## Task description
Find the word "asynchronous" in the data. Return every line where it appears.

===== Given information

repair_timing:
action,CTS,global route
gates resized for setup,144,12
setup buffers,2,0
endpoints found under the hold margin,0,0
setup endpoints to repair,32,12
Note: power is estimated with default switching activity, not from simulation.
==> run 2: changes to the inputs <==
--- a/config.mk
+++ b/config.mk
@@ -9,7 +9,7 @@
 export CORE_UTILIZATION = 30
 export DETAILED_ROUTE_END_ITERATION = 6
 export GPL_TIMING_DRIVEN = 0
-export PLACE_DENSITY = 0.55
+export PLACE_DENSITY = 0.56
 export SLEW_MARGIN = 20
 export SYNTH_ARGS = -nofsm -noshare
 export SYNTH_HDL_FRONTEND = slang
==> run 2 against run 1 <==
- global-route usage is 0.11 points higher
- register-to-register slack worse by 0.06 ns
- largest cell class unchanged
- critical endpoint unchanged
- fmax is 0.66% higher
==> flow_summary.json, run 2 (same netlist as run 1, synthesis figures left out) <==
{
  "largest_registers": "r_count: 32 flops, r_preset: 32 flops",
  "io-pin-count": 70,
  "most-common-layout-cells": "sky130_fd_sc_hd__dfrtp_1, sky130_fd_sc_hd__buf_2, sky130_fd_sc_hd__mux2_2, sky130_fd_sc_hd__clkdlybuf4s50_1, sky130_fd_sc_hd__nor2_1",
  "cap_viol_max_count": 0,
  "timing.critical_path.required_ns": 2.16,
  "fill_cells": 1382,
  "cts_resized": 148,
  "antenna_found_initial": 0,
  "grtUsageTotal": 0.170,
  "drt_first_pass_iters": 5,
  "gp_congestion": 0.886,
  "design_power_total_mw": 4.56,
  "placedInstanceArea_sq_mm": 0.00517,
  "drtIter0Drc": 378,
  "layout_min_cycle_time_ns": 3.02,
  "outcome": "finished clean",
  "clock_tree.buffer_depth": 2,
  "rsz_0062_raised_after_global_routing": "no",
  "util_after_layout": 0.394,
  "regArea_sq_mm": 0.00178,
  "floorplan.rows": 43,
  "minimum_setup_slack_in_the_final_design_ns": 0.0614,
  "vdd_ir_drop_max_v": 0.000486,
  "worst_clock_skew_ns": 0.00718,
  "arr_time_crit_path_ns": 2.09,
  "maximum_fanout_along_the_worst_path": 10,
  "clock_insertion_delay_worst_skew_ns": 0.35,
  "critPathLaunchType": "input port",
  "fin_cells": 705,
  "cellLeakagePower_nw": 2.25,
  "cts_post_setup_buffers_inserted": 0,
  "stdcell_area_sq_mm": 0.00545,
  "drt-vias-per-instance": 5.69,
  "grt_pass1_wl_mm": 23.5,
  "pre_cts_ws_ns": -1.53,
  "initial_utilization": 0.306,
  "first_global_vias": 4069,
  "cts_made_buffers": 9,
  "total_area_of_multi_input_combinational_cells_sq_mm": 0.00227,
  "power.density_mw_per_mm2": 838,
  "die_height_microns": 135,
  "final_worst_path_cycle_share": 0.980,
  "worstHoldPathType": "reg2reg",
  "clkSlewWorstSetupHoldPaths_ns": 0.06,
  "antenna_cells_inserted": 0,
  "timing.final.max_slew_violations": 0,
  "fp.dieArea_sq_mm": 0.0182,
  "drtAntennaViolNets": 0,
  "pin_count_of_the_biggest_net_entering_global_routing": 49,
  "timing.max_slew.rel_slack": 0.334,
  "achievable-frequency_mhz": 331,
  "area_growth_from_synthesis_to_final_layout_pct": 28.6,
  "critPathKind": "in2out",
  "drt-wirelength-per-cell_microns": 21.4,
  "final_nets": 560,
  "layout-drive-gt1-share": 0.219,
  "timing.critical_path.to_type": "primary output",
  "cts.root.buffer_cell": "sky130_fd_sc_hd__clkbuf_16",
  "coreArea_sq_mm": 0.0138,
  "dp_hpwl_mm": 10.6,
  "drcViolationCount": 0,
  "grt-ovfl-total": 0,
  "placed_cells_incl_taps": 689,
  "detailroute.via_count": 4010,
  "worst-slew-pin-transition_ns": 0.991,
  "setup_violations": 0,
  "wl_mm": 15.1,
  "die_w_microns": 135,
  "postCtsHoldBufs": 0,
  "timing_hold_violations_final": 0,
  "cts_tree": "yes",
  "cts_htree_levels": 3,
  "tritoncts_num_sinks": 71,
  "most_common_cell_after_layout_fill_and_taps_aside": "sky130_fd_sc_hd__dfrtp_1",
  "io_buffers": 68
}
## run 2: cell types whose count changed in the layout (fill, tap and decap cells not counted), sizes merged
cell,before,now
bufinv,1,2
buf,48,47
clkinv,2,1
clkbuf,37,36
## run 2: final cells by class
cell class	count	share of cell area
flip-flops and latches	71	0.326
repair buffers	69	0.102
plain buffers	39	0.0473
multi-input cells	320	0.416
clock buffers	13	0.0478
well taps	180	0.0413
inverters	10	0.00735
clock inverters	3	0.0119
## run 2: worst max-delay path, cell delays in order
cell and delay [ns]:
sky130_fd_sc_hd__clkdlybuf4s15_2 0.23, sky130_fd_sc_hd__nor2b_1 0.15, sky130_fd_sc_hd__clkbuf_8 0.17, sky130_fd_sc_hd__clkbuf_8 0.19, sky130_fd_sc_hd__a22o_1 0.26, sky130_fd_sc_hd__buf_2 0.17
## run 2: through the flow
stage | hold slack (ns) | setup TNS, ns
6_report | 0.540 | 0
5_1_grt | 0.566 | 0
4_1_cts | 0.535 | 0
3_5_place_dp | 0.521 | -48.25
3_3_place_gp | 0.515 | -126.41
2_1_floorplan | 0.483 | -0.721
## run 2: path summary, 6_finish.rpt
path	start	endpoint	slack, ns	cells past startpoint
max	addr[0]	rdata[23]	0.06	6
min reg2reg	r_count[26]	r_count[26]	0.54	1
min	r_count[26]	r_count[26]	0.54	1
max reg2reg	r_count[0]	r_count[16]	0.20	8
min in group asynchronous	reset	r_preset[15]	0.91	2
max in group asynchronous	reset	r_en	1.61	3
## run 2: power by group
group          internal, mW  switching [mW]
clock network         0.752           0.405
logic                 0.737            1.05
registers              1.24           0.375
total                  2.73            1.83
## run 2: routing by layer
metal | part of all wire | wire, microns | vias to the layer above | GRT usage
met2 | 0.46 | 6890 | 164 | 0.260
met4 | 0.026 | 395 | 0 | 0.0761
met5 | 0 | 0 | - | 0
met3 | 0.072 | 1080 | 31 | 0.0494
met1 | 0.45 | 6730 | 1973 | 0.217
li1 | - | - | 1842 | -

==========

## Result for this task
min in group asynchronous	reset	r_preset[15]	0.91	2
max in group asynchronous	reset	r_en	1.61	3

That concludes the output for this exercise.